Overview
Databricks is the leading lakehouse platform, originally founded by the creators of Apache Spark. The platform unifies data engineering, data warehousing (Databricks SQL), machine learning (MLflow, Mosaic AI), and AI applications on a common storage layer using Delta Lake and the Unity Catalog governance plane. Databricks runs as a managed service on AWS, Azure, and GCP, with deep partnerships including the strategic Azure Databricks integration co-engineered with Microsoft.

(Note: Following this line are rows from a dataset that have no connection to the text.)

[src/rtl/ovsdec_pkg.sv]
package ovsdec_pkg;
  typedef enum logic [1:0] {
    DF_IDLE    = 2'd0,
    DF_SYNC_LO = 2'd1,
    DF_DATA    = 2'd2,
    DF_GAP     = 2'd3
  } df_state_e;
endpackage

[src/rtl/ovsdec_voter.sv]
module ovsdec_voter #(
  parameter int VOTE_W  = 5,
  parameter int VOTE_TH = 3
) (
  input  logic clk,
  input  logic rst_n,
  input  logic samp_en,
  input  logic rx_line,
  output logic vote_o,
  output logic fall_o
);
  localparam int CNT_W = $clog2(VOTE_W + 1);

  logic [VOTE_W-1:0] win_q, win_d;
  logic              lvl_q, lvl_d;
  logic [CNT_W-1:0]  ones;
  logic              vote_now;

  always_comb begin
    win_d = win_q;
    if (samp_en) win_d = {win_q[VOTE_W-2:0], rx_line};
    ones = '0;
    for (int i = 0; i < VOTE_W; i++) ones = ones + CNT_W'(win_d[i]);
    vote_now = (ones >= CNT_W'(VOTE_TH));
    lvl_d    = samp_en ? vote_now : lvl_q;
  end

  always_ff @(posedge clk or negedge rst_n) begin
    if (!rst_n) begin
      win_q <= '1;
      lvl_q <= 1'b1;
    end else begin
      win_q <= win_d;
      lvl_q <= lvl_d;
    end
  end

  assign vote_o = vote_now;
  assign fall_o = samp_en & lvl_q & ~vote_now;

  p_unanimous_high_r1: assert property (@(posedge clk) disable iff (!rst_n)
    (samp_en && (&win_q) && rx_line) |=> lvl_q);
  p_unanimous_low_r1: assert property (@(posedge clk) disable iff (!rst_n)
    (samp_en && !(|win_q) && !rx_line) |=> !lvl_q);
endmodule

[src/rtl/ovsdec_bit_timer.sv]
module ovsdec_bit_timer #(
  parameter int OVS       = 8,
  parameter int STROBE_AT = 5
) (
  input  logic clk,
  input  logic rst_n,
  input  logic samp_en,
  input  logic fall_i,
  output logic strobe_o
);
  localparam int PH_W = $clog2(OVS);

  logic [PH_W-1:0] ph_q, ph_d;

  always_comb begin
    ph_d = ph_q;
    if (samp_en) begin
      if (fall_i)                         ph_d = '0;
      else if (ph_q == PH_W'(OVS - 1))    ph_d = '0;
      else                                ph_d = ph_q + 1'b1;
    end
  end

  always_ff @(posedge clk or negedge rst_n) begin
    if (!rst_n) ph_q <= '0;
    else        ph_q <= ph_d;
  end

  assign strobe_o = samp_en & ~fall_i & (ph_q == PH_W'(STROBE_AT - 1));

  p_strobe_on_sample_r2: assert property (@(posedge clk) disable iff (!rst_n)
    strobe_o |-> samp_en);
  p_strobe_apart_r2: assert property (@(posedge clk) disable iff (!rst_n)
    strobe_o |=> !strobe_o);
endmodule

[src/rtl/ovsdec_deframer.sv]
module ovsdec_deframer
  import ovsdec_pkg::*;
#(
  parameter int DATA_W    = 8,
  parameter int IDLE_BITS = 11
) (
  input  logic              clk,
  input  logic              rst_n,
  input  logic              fall_i,
  input  logic              strobe_i,
  input  logic              bit_i,
  output logic [DATA_W-1:0] byte_o,
  output logic              byte_wr_o,
  output logic              cerr_o,
  output logic              frame_end_o,
  output logic              busy_o
);
  localparam int NB_W  = $clog2(DATA_W);
  localparam int RUN_W = $clog2(IDLE_BITS + 1);

  df_state_e         st_q, st_d;
  logic [DATA_W-1:0] sh_q, sh_d, byte_q, byte_d;
  logic [NB_W-1:0]   nbit_q, nbit_d;
  logic [RUN_W-1:0]  run_q, run_d;
  logic              gap_seen_q, gap_seen_d;
  logic              wr_q, wr_d, cerr_q, cerr_d, end_q, end_d;

  always_comb begin
    st_d       = st_q;
    sh_d       = sh_q;
    byte_d     = byte_q;
    nbit_d     = nbit_q;
    run_d      = run_q;
    gap_seen_d = gap_seen_q;
    wr_d       = 1'b0;
    cerr_d     = 1'b0;
    end_d      = 1'b0;

    if (strobe_i) begin
      if (!bit_i)                              run_d = '0;
      else if (run_q != RUN_W'(IDLE_BITS))     run_d = run_q + 1'b1;
    end

    case (st_q)
      DF_IDLE: begin
        if (fall_i) begin
          st_d       = DF_SYNC_LO;
          gap_seen_d = 1'b0;
        end
      end
      DF_SYNC_LO: begin
        if (strobe_i) begin
          if (bit_i) cerr_d = 1'b1;
          st_d   = DF_DATA;
          nbit_d = '0;
        end
      end
      DF_DATA: begin
        if (strobe_i) begin
          sh_d = {sh_q[DATA_W-2:0], bit_i};
          if (nbit_q == NB_W'(DATA_W - 1)) begin
            byte_d     = {sh_q[DATA_W-2:0], bit_i};
            wr_d       = 1'b1;
            st_d       = DF_GAP;
            gap_seen_d = 1'b0;
          end else begin
            nbit_d = nbit_q + 1'b1;
          end
        end
      end
      DF_GAP: begin
        if (fall_i) begin
          if (!gap_seen_q) cerr_d = 1'b1;
          st_d = DF_SYNC_LO;
        end else if (strobe_i) begin
          gap_seen_d = 1'b1;
          if (!bit_i) cerr_d = 1'b1;
        end
      end
      default: st_d = DF_IDLE;
    endcase

    if (st_q != DF_IDLE && strobe_i && bit_i && run_q == RUN_W'(IDLE_BITS - 1)) begin
      st_d   = DF_IDLE;
      end_d  = 1'b1;
      cerr_d = 1'b0;
    end
  end

  always_ff @(posedge clk or negedge rst_n) begin
    if (!rst_n) begin
      st_q       <= DF_IDLE;
      sh_q       <= '0;
      byte_q     <= '0;
      nbit_q     <= '0;
      run_q      <= '0;
      gap_seen_q <= 1'b0;
      wr_q       <= 1'b0;
      cerr_q     <= 1'b0;
      end_q      <= 1'b0;
    end else begin
      st_q       <= st_d;
      sh_q       <= sh_d;
      byte_q     <= byte_d;
      nbit_q     <= nbit_d;
      run_q      <= run_d;
      gap_seen_q <= gap_seen_d;
      wr_q       <= wr_d;
      cerr_q     <= cerr_d;
      end_q      <= end_d;
    end
  end

  assign byte_o      = byte_q;
  assign byte_wr_o   = wr_q;
  assign cerr_o      = cerr_q;
  assign frame_end_o = end_q;
  assign busy_o      = (st_q != DF_IDLE);

  p_wr_after_data_r3: assert property (@(posedge clk) disable iff (!rst_n)
    byte_wr_o |-> (st_q == DF_GAP));
  p_wr_single_r3: assert property (@(posedge clk) disable iff (!rst_n)
    byte_wr_o |=> !byte_wr_o);
  p_end_goes_idle_r5: assert property (@(posedge clk) disable iff (!rst_n)
    frame_end_o |-> (st_q == DF_IDLE));
  p_end_needs_run_r5: assert property (@(posedge clk) disable iff (!rst_n)
    frame_end_o |-> (run_q == RUN_W'(IDLE_BITS)));
endmodule

[src/rtl/ovsdec_slot_judge.sv]
module ovsdec_slot_judge (
  input  logic clk,
  input  logic rst_n,
  input  logic slot_start_i,
  input  logic slot_end_i,
  input  logic busy_i,
  input  logic byte_wr_i,
  input  logic cerr_i,
  input  logic frame_end_i,
  output logic valid_o,
  output logic err_coding_o,
  output logic err_boundary_o
);
  logic open_q, open_d, seen_q, seen_d, got_q, got_d;
  logic code_q, code_d, bound_q, bound_d, valid_q, valid_d;
  logic code_nx, seen_nx, got_nx;

  always_comb begin
    open_d  = open_q;
    seen_d  = seen_q;
    got_d   = got_q;
    code_d  = code_q;
    bound_d = bound_q;
    valid_d = valid_q;
    code_nx = code_q | cerr_i;
    seen_nx = seen_q | byte_wr_i;
    got_nx  = got_q | (frame_end_i & seen_nx);

    if (slot_start_i) begin
      open_d  = 1'b1;
      seen_d  = 1'b0;
      got_d   = 1'b0;
      code_d  = 1'b0;
      bound_d = busy_i;
      valid_d = 1'b0;
    end else if (open_q) begin
      code_d = code_nx;
      seen_d = seen_nx;
      got_d  = got_nx;
      if (slot_end_i) begin
        open_d  = 1'b0;
        bound_d = bound_q | busy_i;
        valid_d = !busy_i && got_nx && !code_nx && !bound_q;
      end
    end
  end

  always_ff @(posedge clk or negedge rst_n) begin
    if (!rst_n) begin
      open_q  <= 1'b0;
      seen_q  <= 1'b0;
      got_q   <= 1'b0;
      code_q  <= 1'b0;
      bound_q <= 1'b0;
      valid_q <= 1'b0;
    end else begin
      open_q  <= open_d;
      seen_q  <= seen_d;
      got_q   <= got_d;
      code_q  <= code_d;
      bound_q <= bound_d;
      valid_q <= valid_d;
    end
  end

  assign valid_o        = valid_q;
  assign err_coding_o   = code_q;
  assign err_boundary_o = bound_q;

  p_valid_clean_r6: assert property (@(posedge clk) disable iff (!rst_n)
    valid_o |-> (!err_coding_o && !err_boundary_o));
  p_slot_strobes_apart_r7: assert property (@(posedge clk) disable iff (!rst_n)
    !(slot_start_i && slot_end_i));
  p_busy_close_flags_r7: assert property (@(posedge clk) disable iff (!rst_n)
    (slot_end_i && open_q && busy_i) |=> (err_boundary_o && !valid_o));
  p_start_clears_r8: assert property (@(posedge clk) disable iff (!rst_n)
    slot_start_i |=> (!valid_o && !err_coding_o));
endmodule

[src/rtl/ovs_bit_decoder.sv]
module ovs_bit_decoder #(
  parameter int OVS       = 8,
  parameter int VOTE_W    = 5,
  parameter int VOTE_TH   = 3,
  parameter int STROBE_AT = 5,
  parameter int DATA_W    = 8,
  parameter int IDLE_BITS = 11
) (
  input  logic              clk,
  input  logic              rst_n,
  input  logic              samp_en,
  input  logic              rx_line,
  input  logic              slot_start,
  input  logic              slot_end,
  output logic [DATA_W-1:0] byte_data,
  output logic              byte_wr,
  output logic              frame_valid,
  output logic              err_coding,
  output logic              err_boundary
);
  logic [1:0] rst_pipe_q;
  logic       rst_sn;
  logic       vote, fall, strobe, busy, cerr, fend;

  always_ff @(posedge clk or negedge rst_n) begin
    if (!rst_n) rst_pipe_q <= 2'b00;
    else        rst_pipe_q <= {rst_pipe_q[0], 1'b1};
  end
  assign rst_sn = rst_pipe_q[1];

  ovsdec_voter #(.VOTE_W(VOTE_W), .VOTE_TH(VOTE_TH)) u_voter (
    .clk(clk), .rst_n(rst_sn), .samp_en(samp_en), .rx_line(rx_line),
    .vote_o(vote), .fall_o(fall));

  ovsdec_bit_timer #(.OVS(OVS), .STROBE_AT(STROBE_AT)) u_timer (
    .clk(clk), .rst_n(rst_sn), .samp_en(samp_en), .fall_i(fall),
    .strobe_o(strobe));

  ovsdec_deframer #(.DATA_W(DATA_W), .IDLE_BITS(IDLE_BITS)) u_deframer (
    .clk(clk), .rst_n(rst_sn), .fall_i(fall), .strobe_i(strobe), .bit_i(vote),
    .byte_o(byte_data), .byte_wr_o(byte_wr), .cerr_o(cerr),
    .frame_end_o(fend), .busy_o(busy));

  ovsdec_slot_judge u_judge (
    .clk(clk), .rst_n(rst_sn), .slot_start_i(slot_start), .slot_end_i(slot_end),
    .busy_i(busy), .byte_wr_i(byte_wr), .cerr_i(cerr), .frame_end_i(fend),
    .valid_o(frame_valid), .err_coding_o(err_coding),
    .err_boundary_o(err_boundary));
endmodule

[config.mk]
export PLATFORM = sky130hd
export DESIGN_NAME = ovs_bit_decoder
export DESIGN_NICKNAME = d
export VERILOG_FILES = /design/src/rtl/ovsdec_pkg.sv /design/src/rtl/ovsdec_voter.sv /design/src/rtl/ovsdec_bit_timer.sv /design/src/rtl/ovsdec_deframer.sv /design/src/rtl/ovsdec_slot_judge.sv /design/src/rtl/ovs_bit_decoder.sv
export SDC_FILE = /design/constraint.sdc
export NUM_CORES = 1
export LEC_CHECK = 0
export BUFFER_PORTS_ARGS = -buffer_cell sky130_fd_sc_hd__buf_2
export CAP_MARGIN = 25
export CORE_MARGIN = 2
export CORE_UTILIZATION = 55
export DETAILED_ROUTE_END_ITERATION = 16
export GPL_ROUTABILITY_DRIVEN = 0
export MAX_ROUTING_LAYER = met4
export PLACE_DENSITY = 0.74
export SLEW_MARGIN = 20
export SYNTH_ARGS = -nofsm -noshare
export SYNTH_HDL_FRONTEND = slang
export SYNTH_SLANG_ARGS = --single-unit
[constraint.sdc]
create_clock -name clk -period 2 [get_ports clk]
set_clock_uncertainty 0.2 [all_clocks]
set_input_delay 0.2 -clock clk [delete_from_list [all_inputs] [get_ports clk]]
set_output_delay 0.2 -clock clk [all_outputs]
set_load 0.01 [all_outputs]
==> results of run 1 <==
==> cell usage in the layout (no fill, tap or decap), types with 2 or more instances in the layout <==
cell           count
o22ai_1            3
a2111oi_4          2
dlygate4sd3_1      4
nor2b_1            2
buf_6              6
mux2_4            18
mux2_2             2
a21oi_1           10
nor2_1             9
nand2b_1           3
nand4_1            3
dfrtp_1           39
inv_1             14
buf_4             22
buf_2             17
nor3_1             2
ha_1              11
dfstp_2            6
nand3_1            4
clkbuf_8           5
mux2i_1            2
fa_1               2
nand2_1           12
o22ai_2            2
o21ai_1            2
a22o_1             4
o21ai_2            4
buf_12             2
==> flip-flops by register name, indices dropped and copies added, names as in the netlist, 2 cells and up <==
| signal | cells |
|---|---|
| rst_pipe_q | 2 |
| u_deframer.byte_o | 8 |
| u_deframer.nbit_q | 3 |
| u_deframer.run_q | 4 |
| u_deframer.sh_q | 7 |
| u_deframer.st_q | 2 |
| u_timer.ph_q | 3 |
| u_voter.win_q | 5 |
==> what timing repair did <==
| action | 4_1_cts | 5_1_grt |
|---|---|---|
| gates cloned | 1 | 0 |
| hold buffers | 4 | 0 |
| endpoints found under the setup margin | 32 | 32 |
| gates resized for setup | 26 | 11 |
| pin swaps | 14 | 3 |
| hold endpoints to repair | 8 | 0 |
| buffers inserted | 8 | 4 |
==> path summary, 6_finish.rpt <==
kind,start,end,slack [ns],cells past startpoint
setup reg to reg,u_voter.win_q[0]$_DFF_PN1_,u_deframer.byte_o[6]$_DFFE_PN0P_,-1.45,11
hold / removal,rst_pipe_q[1]$_DFF_PN0_,u_timer.ph_q[2]$_DFFE_PN0P_,-0.01,0
max in group asynchronous,rst_n,rst_pipe_q[1]$_DFF_PN0_,0.95,3
setup / recovery,u_voter.win_q[0]$_DFF_PN1_,u_deframer.byte_o[6]$_DFFE_PN0P_,-1.45,11
min in group clk,rx_line,u_voter.win_q[0]$_DFF_PN1_,0.07,3
hold reg to reg,rst_pipe_q[1]$_DFF_PN0_,u_timer.ph_q[2]$_DFFE_PN0P_,-0.01,0
==> final cells by class <==
cell class              instances  share of cell area (%)
flip-flops and latches         45                    38.6
multi-input cells             123                    39.6
well taps                      50                    2.13
inverters                      15                    1.91
repair buffers                 52                    14.0
clock buffers                   6                    2.47
clock inverters                 2                    1.32
==> per-layer routing <==
layer  vias to the layer above  GRT usage, %  wire (µm)
met1                       808          28.3       1960
li1                        766             -          -
met3                         8          5.76        135
met5                         -             -          0
met2                        23          38.2       2430
met4                         0          9.50        101
==> through the flow <==
step,util (%),hold WS [ns],cells,TNS (ns)
after floorplan,-,-0.296,190,-36.99
after global placement,65.4,-0.214,271,-39.15
after detailed placement,65.4,-0.214,271,-41.50
after CTS,72.8,0.000931,292,-42.27
after global routing,74.0,0.0272,293,-44.03
final,74.0,-0.00970,293,-42.02
==> power by group through the flow <==
stage                     Combinational, mW  Sequential (mW)  Clock, mW
after floorplan                       0.969             1.22          0
after global placement                 1.29             1.22          0
after detailed placement               1.37             1.24          0
after CTS                              1.55             1.23      0.690
after global routing                   1.77             1.26      0.725
final                                  1.61             1.23      0.672
==> kinds of logic (layout without fill, tap and decap cells) <==
family                     Yosys count  in the layout
adders and majority gates           15             15
DFF                                 45             45
other                                1              1
buffers and inverters               22             75
AOI/OAI and AO/OA                   38             38
muxes                               22             22
and+or+nand+nor                     47             47
==> impl_metrics.env, run 1 <==
export IMPL_dp_hpwl_mm=3.24
export IMPL_max_vdd_ir_drop_mv=0.832
export IMPL_status="complete, but fails checks"
export IMPL_cts_sinks=45
export IMPL_p_switching_mw=1.29
export IMPL_slowest_delay_ns=0.55
export IMPL_end_kind="register"
export IMPL_power_density_nw_per_um2=1200
export IMPL_synth_xor_area_share_pct=0
export IMPL_drv_slew=0
export IMPL_rows=23
export IMPL_cts_root_buf="clkbuf_8"
export IMPL_die_height_um=68.0
export IMPL_violations="negative hold slack, negative setup slack"
export IMPL_cts_buffers=5
export IMPL_start_util_pct=56.7
export IMPL_seq_power_share_pct=35.0
export IMPL_syn_inst=190
export IMPL_worst_path_buf_inv=3
export IMPL_hold_path_class="register to asynchronous set/reset pin"
export IMPL_dpl_cell_area_um2=2600
export IMPL_intPower_mw=2.23
export IMPL_crit_chain="mux2_4, ha_4, fa_1, ha_2, inv_2, fa_1, and2b_2, buf_6, o2111ai_4, buf_12, mux2_4"
export IMPL_synthMuxAreaShare_pct=10.9
export IMPL_grt_pass1_wl_mm=7.75
export IMPL_io_buffers=17
export IMPL_multi_input_area_um2=1160
export IMPL_fin_area_um2=2940
export IMPL_async_flop_share_pct=100
export IMPL_synthMostInstantiatedCell="dfrtp_1"
export IMPL_grtUsageTotal_pct=23.6
export IMPL_cp_top_family="adder cells"
export IMPL_holdWs_ns=-0.00970
export IMPL_finalHoldViolations=3
export IMPL_cts_max_level=2
export IMPL_rsz0062_at_grt="true"
export IMPL_ff_latch_area_um2=1130
export IMPL_grt_max_degree=35
export IMPL_synthFlopType="dfrtp_1"
export IMPL_drc_errors=0
export IMPL_slowest_stage="dfstp_2"
export IMPL_p_leak_nw=1.47
export IMPL_ys_seq_area_share_pct=50.3
export IMPL_period_share_pct=173
export IMPL_maxCapViolCount=0
export IMPL_yosys_area_top_type="dfrtp_1"
export IMPL_clkPwrFrac_pct=19.1
export IMPL_drtAntennaViolNets=0
export IMPL_syn_area_um2=2250
export IMPL_min_period_ns=3.45
export IMPL_antenna_found_initial=0
export IMPL_path_clk_slew_ns=0.08
export IMPL_via_per_inst=5.48
export IMPL_synthDistinctLibCells=42
export IMPL_synth_adder_area_share_pct=9.00
export IMPL_area_growth_pct=30.5
export IMPL_combPwrFrac_pct=45.9
export IMPL_cp_arrival_ns=3.44
export IMPL_io_pins=18
export IMPL_synth_top_family_by_area="compound AO/OA/AOI/OAI gates"
export IMPL_clock_path_buffers=2
export IMPL_ys_top_cells_by_count="39 x dfrtp_1, 20 x mux2_2, 15 x inv_1"
export IMPL_synth_compound_area_share_pct=14.7
export IMPL_netSwitchingFraction_pct=36.6
export IMPL_gr_total_overflow=0
export IMPL_clock_latency_ns=0.29
export IMPL_criticalPathCategory="register to register"
export IMPL_cts_tree="done"
export IMPL_first_iter_violations=79
export IMPL_fillers=237
export IMPL_fin_total_pwr_mw=3.52
export IMPL_coreArea_um2=3970
export IMPL_drt_first_pass_iters=4
export IMPL_pre_cts_slack_ns=-1.51
export IMPL_setup_slack_ns=-1.45
export IMPL_n_antenna_cell=0
export IMPL_vias=1605
export IMPL_dieArea_um2=4630
export IMPL_crit_required_ns=1.99
export IMPL_synthSimpleGateAreaFrac_pct=10.4
export IMPL_first_global_vias=1720
export IMPL_layout_drive_gt1_share_pct=42.8
export IMPL_fmax_mhz=290
export IMPL_syn_area_per_cell_um2=11.9
export IMPL_nets=263
export IMPL_startpoint_type="register"
export IMPL_synth_seq_cells=45
export IMPL_synth_edff_count=0
export IMPL_wl_mm=4.63
export IMPL_synth_top_area_share_pct=43.3
export IMPL_dieWidth_um=68.0
export IMPL_wl_per_cell_um=15.8
export IMPL_crit_path_max_fanout=9
export IMPL_ys_top_cells_by_area="dfrtp_1 43%, mux2_2 10%, ha_1 7.2%"
export IMPL_setup_viol=32
export IMPL_yosys_warnings=0
export IMPL_synth_nets=211
No activity file was read; power rests on OpenSTA's default activity.
==> inputs of run 2 (changes only) <==
CORE_UTILIZATION = 53   (was 55)
PLACE_DENSITY = 0.75   (was 0.74)
clock period = 2.8 ns   (was 2 ns; I/O delays follow)
==> run 2 against run 1 <==
The run ends with negative setup slack left. Total power shrank 27%. Fmax shrank 1.4%. Via count shrank 1.1%. Register-to-register slack gained 0.75 ns. Largest power group unchanged. Highest routed layer unchanged.
==> impl_metrics.env, run 2 (synthesis results as in run 1) <==
export IMPL_clkPwrFrac_pct=19.0
export IMPL_largest_register_ffs=8
export IMPL_period_share_pct=125
export IMPL_start_util_pct=55.5
export IMPL_clock_latency_ns=0.30
export IMPL_drv_slew=0
export IMPL_power_density_nw_per_um2=922
export IMPL_clock_path_buffers=2
export IMPL_rows=23
export IMPL_io_pins=18
export IMPL_first_global_vias=1650
export IMPL_n_antenna_cell=0
export IMPL_finalHoldViolations=0
export IMPL_drc_errors=0
export IMPL_seq_power_share_pct=34.2
export IMPL_p_switching_mw=0.964
export IMPL_crit_required_ns=2.79
export IMPL_grt_pass1_wl_mm=7.76
export IMPL_netSwitchingFraction_pct=37.5
export IMPL_drt_first_pass_iters=4
export IMPL_via_per_inst=5.73
export IMPL_coreArea_um2=4060
export IMPL_startpoint_type="register"
export IMPL_status="complete, but fails checks"
export IMPL_tightest_slew_ns=0.635
export IMPL_cts_root_buf="clkbuf_8"
export IMPL_criticalPathCategory="register to register"
export IMPL_crit_path_max_fanout=3
export IMPL_path_clk_slew_ns=0.09
export IMPL_end_kind="register"
export IMPL_cts_buffers=5
export IMPL_area_growth_pct=23.8
export IMPL_dieWidth_um=69.2
export IMPL_nets=247
export IMPL_drtAntennaViolNets=0
export IMPL_grt_max_degree=29
export IMPL_cts_max_level=2
export IMPL_dpl_cell_area_um2=2530
export IMPL_fin_cells=277
export IMPL_rsz0062_at_grt="true"
export IMPL_setup_slack_ns=-0.700
export IMPL_vias=1588
export IMPL_maxCapViolCount=0
export IMPL_dieArea_um2=4790
export IMPL_dp_hpwl_mm=3.18
export IMPL_wl_per_cell_um=17.0
export IMPL_setup_viol=32
export IMPL_gr_total_overflow=0
export IMPL_wl_mm=4.72
export IMPL_antenna_found_initial=0
export IMPL_cts_sinks=45
export IMPL_pre_cts_slack_ns=-0.810
export IMPL_grtUsageTotal_pct=21.0
export IMPL_max_slew_margin_pct=57.6
export IMPL_fin_area_um2=2790
export IMPL_layout_commonest_cell="dfrtp_1"
export IMPL_layout_common_cells="39 x dfrtp_1, 18 x mux2_4, 17 x buf_2"
export IMPL_layout_drive_gt1_share_pct=40.1
export IMPL_cp_arrival_ns=3.49
export IMPL_fmax_mhz=286
export IMPL_holdWs_ns=0.0104
export IMPL_intPower_mw=1.61
export IMPL_p_leak_nw=1.38
export IMPL_max_vdd_ir_drop_mv=0.460
export IMPL_min_period_ns=3.50
export IMPL_hold_path_class="input port to register"
export IMPL_violations="negative setup slack"
export IMPL_combPwrFrac_pct=46.8
export IMPL_io_buffers=17
export IMPL_first_iter_violations=91
export IMPL_cts_tree="done"
export IMPL_placed_cells=263
export IMPL_die_height_um=69.2
run 2: cell types whose count changed in the layout (fill, tap and decap cells not counted), moves of 2 or more:
cell	delta
buf_4	-9
o21ai_0	+4
dlygate4sd3_1	-3
o21ai_2	-3
buf_6	-2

The 2023 acquisition of MosaicML positioned Databricks as a credible foundation model training and serving platform. The company has consistently driven open standards (Delta Lake, Iceberg interoperability via Uniform, MLflow) which lower switching costs. Pricing is two-tier: Databricks consumption (DBUs) plus underlying cloud compute. Total cost can be material; sophisticated capacity planning and workload management are required.
Key Features
- Delta Lake transactional storage layer over Parquet
- Databricks SQL for serverless data warehousing
- Unity Catalog for centralised data and AI governance
- Notebooks with collaborative editing (Python, SQL, Scala, R)
- Mosaic AI for foundation model fine-tuning and serving
- MLflow for experiment tracking and model management
- Delta Live Tables for declarative pipelines
- Workflows orchestration with task dependencies
- Photon vectorised query engine
- Genie (AI/BI Genie) natural-language analytics
- Lakeflow data integration (announced 2024)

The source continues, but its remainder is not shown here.